[Dataset records]

────

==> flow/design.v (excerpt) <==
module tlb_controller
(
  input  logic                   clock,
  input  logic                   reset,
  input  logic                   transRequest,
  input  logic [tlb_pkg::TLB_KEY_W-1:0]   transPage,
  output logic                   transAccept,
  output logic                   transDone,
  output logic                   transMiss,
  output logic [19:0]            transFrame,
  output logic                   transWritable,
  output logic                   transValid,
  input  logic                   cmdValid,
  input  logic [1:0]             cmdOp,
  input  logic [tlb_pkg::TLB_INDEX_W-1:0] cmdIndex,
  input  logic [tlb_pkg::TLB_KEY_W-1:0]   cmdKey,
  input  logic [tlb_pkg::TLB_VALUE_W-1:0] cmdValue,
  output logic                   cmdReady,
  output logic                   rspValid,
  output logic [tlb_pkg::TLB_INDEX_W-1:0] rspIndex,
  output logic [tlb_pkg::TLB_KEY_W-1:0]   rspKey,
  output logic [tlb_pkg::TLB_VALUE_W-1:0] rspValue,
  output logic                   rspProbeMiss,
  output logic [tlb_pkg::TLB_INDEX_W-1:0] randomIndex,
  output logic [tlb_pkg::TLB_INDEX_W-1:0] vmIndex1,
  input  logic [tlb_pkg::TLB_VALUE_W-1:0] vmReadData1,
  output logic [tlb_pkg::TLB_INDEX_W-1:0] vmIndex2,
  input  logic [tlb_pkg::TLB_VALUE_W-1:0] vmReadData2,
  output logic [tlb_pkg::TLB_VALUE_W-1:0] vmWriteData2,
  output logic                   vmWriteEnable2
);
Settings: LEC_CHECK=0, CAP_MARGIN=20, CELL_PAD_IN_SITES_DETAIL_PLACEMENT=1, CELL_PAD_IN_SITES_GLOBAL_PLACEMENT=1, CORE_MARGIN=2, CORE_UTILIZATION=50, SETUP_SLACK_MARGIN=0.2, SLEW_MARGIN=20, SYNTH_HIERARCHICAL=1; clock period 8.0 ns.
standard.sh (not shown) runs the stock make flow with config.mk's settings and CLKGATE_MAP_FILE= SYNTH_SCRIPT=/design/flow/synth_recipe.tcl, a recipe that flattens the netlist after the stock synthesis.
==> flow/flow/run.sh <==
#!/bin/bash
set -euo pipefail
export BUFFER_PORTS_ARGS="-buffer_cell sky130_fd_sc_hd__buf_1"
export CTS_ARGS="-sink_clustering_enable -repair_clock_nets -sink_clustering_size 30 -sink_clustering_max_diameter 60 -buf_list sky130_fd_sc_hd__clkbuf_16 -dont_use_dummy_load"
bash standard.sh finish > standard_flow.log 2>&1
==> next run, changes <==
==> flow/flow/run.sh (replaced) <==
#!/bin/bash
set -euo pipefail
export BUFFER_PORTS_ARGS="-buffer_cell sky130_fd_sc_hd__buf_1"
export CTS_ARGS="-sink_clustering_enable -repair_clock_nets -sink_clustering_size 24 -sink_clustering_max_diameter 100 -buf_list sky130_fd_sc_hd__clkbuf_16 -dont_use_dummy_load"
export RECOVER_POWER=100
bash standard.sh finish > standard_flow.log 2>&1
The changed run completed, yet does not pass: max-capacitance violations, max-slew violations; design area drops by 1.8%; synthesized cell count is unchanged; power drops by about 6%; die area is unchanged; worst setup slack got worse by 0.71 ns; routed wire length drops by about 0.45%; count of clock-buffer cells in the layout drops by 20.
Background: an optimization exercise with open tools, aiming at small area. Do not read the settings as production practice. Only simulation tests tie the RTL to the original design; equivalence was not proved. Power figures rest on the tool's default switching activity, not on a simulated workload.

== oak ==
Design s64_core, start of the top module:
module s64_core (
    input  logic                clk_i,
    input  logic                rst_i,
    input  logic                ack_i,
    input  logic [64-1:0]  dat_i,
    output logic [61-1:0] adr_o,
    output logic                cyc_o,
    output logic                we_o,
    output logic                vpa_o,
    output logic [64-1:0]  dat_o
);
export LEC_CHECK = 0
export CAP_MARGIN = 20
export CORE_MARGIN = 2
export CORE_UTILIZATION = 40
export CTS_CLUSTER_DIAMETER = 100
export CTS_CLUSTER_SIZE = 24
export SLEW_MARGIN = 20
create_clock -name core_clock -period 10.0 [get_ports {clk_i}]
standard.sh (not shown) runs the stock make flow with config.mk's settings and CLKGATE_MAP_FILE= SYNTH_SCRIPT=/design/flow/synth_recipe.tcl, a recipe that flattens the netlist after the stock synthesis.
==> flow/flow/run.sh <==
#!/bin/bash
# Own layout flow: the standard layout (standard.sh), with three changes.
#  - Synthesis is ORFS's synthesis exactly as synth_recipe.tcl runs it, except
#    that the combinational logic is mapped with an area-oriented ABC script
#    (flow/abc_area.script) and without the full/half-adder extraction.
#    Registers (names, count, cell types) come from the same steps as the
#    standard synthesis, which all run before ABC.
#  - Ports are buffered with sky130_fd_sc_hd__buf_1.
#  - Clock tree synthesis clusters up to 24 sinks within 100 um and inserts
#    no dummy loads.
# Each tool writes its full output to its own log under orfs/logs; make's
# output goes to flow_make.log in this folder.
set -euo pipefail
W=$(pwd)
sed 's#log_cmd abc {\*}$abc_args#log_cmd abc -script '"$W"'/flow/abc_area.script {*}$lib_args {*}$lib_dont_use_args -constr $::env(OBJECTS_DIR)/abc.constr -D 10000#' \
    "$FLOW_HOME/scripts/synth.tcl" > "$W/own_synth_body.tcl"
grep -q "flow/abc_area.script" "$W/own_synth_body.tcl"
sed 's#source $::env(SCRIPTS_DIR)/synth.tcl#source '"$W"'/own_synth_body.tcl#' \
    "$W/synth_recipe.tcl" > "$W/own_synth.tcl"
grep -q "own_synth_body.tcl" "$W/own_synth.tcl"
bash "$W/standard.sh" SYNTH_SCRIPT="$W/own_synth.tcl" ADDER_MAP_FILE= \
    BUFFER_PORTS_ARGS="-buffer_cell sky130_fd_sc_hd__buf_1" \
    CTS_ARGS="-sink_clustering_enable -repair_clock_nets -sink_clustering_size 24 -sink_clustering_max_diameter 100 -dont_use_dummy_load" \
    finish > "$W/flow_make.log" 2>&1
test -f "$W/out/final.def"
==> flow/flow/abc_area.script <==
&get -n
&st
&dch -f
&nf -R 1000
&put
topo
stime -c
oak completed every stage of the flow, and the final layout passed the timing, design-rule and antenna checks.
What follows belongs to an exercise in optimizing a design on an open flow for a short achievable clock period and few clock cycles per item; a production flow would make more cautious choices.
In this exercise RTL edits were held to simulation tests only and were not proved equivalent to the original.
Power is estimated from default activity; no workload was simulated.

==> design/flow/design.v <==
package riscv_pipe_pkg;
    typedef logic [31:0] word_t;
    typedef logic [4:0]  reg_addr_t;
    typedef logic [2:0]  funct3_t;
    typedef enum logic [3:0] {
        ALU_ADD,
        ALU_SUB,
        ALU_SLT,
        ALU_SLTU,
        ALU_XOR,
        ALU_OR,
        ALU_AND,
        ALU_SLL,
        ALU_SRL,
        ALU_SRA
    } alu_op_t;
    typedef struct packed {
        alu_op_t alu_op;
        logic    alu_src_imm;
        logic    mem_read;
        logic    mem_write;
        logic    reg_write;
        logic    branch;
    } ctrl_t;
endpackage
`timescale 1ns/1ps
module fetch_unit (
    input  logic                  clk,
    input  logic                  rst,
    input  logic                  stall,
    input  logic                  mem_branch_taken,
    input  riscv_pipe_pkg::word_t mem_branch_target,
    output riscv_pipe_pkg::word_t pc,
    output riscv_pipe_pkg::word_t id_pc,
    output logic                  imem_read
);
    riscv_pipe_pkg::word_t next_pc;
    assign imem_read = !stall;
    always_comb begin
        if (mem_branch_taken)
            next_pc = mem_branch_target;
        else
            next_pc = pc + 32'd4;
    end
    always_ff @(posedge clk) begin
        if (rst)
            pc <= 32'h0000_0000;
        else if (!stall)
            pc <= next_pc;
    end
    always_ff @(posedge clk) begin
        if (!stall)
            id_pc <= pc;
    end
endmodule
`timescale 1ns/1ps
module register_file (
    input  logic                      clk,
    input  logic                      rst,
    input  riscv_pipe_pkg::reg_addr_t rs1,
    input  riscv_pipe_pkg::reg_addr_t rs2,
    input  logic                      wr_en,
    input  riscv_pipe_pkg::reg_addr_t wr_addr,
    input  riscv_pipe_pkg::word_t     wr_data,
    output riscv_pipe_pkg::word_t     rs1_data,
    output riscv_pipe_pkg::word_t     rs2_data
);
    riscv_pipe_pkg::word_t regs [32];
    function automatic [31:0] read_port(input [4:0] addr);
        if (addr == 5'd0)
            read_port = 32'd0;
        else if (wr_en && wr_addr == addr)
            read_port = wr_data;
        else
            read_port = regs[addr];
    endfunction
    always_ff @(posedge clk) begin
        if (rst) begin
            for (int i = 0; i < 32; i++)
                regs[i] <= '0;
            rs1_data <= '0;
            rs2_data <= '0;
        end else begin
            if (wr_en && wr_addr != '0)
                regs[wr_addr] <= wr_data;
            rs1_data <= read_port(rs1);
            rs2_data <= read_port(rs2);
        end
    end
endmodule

────

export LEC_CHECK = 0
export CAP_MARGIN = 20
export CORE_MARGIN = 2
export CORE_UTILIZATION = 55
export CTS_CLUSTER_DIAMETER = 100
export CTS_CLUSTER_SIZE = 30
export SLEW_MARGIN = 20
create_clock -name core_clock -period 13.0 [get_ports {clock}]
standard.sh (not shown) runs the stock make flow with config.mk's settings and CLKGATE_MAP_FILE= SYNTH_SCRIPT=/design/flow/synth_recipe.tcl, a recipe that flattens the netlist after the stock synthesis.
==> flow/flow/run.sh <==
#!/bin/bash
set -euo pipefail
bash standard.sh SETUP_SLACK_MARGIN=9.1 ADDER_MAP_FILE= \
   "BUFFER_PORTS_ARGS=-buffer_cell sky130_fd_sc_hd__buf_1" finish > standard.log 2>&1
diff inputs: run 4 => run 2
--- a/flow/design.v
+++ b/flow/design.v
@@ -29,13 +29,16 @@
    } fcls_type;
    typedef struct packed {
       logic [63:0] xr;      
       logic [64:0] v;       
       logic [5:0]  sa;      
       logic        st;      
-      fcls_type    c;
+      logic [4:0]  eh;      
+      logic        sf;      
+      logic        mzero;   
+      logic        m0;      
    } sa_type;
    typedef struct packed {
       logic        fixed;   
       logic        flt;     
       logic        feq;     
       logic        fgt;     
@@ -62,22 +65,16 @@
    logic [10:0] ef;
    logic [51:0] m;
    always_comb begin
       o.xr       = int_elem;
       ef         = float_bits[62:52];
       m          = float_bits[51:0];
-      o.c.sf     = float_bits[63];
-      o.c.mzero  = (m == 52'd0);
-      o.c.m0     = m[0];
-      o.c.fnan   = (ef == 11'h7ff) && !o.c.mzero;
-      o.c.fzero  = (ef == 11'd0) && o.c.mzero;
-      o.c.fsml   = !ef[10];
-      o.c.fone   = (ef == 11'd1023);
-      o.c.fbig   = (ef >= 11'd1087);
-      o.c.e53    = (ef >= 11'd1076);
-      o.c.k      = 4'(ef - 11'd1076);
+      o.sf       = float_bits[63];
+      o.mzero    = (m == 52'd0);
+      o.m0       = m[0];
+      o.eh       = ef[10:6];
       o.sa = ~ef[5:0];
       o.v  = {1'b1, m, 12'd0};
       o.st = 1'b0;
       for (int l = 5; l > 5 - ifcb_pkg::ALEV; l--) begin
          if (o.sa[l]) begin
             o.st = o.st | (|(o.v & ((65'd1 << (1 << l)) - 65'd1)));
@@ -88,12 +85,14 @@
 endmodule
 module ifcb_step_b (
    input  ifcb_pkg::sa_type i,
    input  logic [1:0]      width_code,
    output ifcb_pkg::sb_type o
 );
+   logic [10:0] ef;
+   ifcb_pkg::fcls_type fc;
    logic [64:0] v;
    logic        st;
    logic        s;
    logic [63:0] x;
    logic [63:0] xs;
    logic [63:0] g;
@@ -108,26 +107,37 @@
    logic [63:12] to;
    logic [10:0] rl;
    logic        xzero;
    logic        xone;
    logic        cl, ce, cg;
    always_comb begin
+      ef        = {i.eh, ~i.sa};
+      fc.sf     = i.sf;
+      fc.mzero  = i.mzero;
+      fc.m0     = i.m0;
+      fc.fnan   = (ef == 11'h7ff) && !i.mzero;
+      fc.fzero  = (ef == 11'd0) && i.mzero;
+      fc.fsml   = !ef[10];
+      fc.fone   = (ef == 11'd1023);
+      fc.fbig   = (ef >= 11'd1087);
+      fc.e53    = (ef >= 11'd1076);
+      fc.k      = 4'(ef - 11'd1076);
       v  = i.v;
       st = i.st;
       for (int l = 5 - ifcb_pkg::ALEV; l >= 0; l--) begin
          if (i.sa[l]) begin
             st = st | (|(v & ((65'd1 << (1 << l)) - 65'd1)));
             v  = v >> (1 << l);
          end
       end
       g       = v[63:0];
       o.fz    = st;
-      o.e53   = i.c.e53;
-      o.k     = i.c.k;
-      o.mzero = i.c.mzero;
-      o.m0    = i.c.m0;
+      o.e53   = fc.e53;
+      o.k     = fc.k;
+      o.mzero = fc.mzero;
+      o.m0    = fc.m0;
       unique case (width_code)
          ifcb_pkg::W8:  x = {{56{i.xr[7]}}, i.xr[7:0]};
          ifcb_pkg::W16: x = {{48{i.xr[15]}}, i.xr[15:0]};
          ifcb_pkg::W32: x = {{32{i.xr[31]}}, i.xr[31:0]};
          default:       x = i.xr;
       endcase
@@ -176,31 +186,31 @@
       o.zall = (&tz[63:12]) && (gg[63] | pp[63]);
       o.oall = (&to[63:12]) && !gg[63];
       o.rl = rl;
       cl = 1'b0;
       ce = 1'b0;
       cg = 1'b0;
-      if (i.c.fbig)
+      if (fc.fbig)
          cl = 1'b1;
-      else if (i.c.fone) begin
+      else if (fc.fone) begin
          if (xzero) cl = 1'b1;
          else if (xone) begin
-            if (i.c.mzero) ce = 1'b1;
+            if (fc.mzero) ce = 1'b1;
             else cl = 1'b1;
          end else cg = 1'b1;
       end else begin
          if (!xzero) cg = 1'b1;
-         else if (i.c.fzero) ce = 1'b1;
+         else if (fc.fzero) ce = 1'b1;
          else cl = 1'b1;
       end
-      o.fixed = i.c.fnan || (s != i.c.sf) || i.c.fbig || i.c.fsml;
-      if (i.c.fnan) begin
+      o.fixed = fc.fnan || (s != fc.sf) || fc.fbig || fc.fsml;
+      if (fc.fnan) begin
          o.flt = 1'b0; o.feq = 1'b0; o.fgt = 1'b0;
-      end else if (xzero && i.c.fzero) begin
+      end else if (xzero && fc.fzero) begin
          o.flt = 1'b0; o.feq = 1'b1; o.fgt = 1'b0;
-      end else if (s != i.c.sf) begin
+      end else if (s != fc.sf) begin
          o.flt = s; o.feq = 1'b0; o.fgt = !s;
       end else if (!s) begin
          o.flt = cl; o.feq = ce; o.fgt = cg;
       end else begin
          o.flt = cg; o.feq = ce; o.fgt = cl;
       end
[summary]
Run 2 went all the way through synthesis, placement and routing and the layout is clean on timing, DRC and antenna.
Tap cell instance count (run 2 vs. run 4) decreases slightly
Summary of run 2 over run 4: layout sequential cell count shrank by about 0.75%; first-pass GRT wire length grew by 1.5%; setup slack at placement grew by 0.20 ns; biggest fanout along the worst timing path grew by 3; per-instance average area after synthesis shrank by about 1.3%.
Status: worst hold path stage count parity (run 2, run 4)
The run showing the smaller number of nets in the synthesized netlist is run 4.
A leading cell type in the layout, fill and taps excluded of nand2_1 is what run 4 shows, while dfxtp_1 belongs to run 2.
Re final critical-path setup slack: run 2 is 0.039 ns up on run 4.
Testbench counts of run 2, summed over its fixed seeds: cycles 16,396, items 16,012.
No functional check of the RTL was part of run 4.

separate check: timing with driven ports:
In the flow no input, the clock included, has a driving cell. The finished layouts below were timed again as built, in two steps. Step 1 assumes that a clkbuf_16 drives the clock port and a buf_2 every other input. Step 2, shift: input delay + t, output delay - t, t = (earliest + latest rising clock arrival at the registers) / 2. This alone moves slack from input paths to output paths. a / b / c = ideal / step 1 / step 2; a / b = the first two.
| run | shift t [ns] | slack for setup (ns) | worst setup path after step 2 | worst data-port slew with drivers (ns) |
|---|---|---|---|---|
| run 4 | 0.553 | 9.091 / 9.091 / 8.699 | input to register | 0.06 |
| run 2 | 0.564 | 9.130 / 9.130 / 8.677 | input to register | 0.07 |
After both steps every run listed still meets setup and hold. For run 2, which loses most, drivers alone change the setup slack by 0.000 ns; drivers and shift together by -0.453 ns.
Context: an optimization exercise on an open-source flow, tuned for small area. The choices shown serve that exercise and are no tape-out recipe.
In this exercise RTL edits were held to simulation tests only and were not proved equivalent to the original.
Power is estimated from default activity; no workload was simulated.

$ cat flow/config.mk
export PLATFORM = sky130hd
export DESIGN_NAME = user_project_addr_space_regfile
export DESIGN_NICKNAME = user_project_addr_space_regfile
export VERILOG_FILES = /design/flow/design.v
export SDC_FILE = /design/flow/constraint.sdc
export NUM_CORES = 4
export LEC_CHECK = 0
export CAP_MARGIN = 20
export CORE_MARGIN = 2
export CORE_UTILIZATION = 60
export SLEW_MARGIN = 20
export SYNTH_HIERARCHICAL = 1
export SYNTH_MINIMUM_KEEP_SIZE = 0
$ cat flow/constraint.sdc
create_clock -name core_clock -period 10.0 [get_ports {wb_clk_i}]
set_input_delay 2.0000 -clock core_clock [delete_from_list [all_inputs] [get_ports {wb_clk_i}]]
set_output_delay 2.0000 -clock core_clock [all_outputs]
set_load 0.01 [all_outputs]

────

Your objective: When you reach the line containing "module tlb_controller" in the data above, start copying exactly, and stop after the line containing "-repair_clock_nets -sink_clustering_size 30".

Solution to this exercise:
module tlb_controller
(
  input  logic                   clock,
  input  logic                   reset,
  input  logic                   transRequest,
  input  logic [tlb_pkg::TLB_KEY_W-1:0]   transPage,
  output logic                   transAccept,
  output logic                   transDone,
  output logic                   transMiss,
  output logic [19:0]            transFrame,
  output logic                   transWritable,
  output logic                   transValid,
  input  logic                   cmdValid,
  input  logic [1:0]             cmdOp,
  input  logic [tlb_pkg::TLB_INDEX_W-1:0] cmdIndex,
  input  logic [tlb_pkg::TLB_KEY_W-1:0]   cmdKey,
  input  logic [tlb_pkg::TLB_VALUE_W-1:0] cmdValue,
  output logic                   cmdReady,
  output logic                   rspValid,
  output logic [tlb_pkg::TLB_INDEX_W-1:0] rspIndex,
  output logic [tlb_pkg::TLB_KEY_W-1:0]   rspKey,
  output logic [tlb_pkg::TLB_VALUE_W-1:0] rspValue,
  output logic                   rspProbeMiss,
  output logic [tlb_pkg::TLB_INDEX_W-1:0] randomIndex,
  output logic [tlb_pkg::TLB_INDEX_W-1:0] vmIndex1,
  input  logic [tlb_pkg::TLB_VALUE_W-1:0] vmReadData1,
  output logic [tlb_pkg::TLB_INDEX_W-1:0] vmIndex2,
  input  logic [tlb_pkg::TLB_VALUE_W-1:0] vmReadData2,
  output logic [tlb_pkg::TLB_VALUE_W-1:0] vmWriteData2,
  output logic                   vmWriteEnable2
);
Settings: LEC_CHECK=0, CAP_MARGIN=20, CELL_PAD_IN_SITES_DETAIL_PLACEMENT=1, CELL_PAD_IN_SITES_GLOBAL_PLACEMENT=1, CORE_MARGIN=2, CORE_UTILIZATION=50, SETUP_SLACK_MARGIN=0.2, SLEW_MARGIN=20, SYNTH_HIERARCHICAL=1; clock period 8.0 ns.
standard.sh (not shown) runs the stock make flow with config.mk's settings and CLKGATE_MAP_FILE= SYNTH_SCRIPT=/design/flow/synth_recipe.tcl, a recipe that flattens the netlist after the stock synthesis.
==> flow/flow/run.sh <==
#!/bin/bash
set -euo pipefail
export BUFFER_PORTS_ARGS="-buffer_cell sky130_fd_sc_hd__buf_1"
export CTS_ARGS="-sink_clustering_enable -repair_clock_nets -sink_clustering_size 30 -sink_clustering_max_diameter 60 -buf_list sky130_fd_sc_hd__clkbuf_16 -dont_use_dummy_load"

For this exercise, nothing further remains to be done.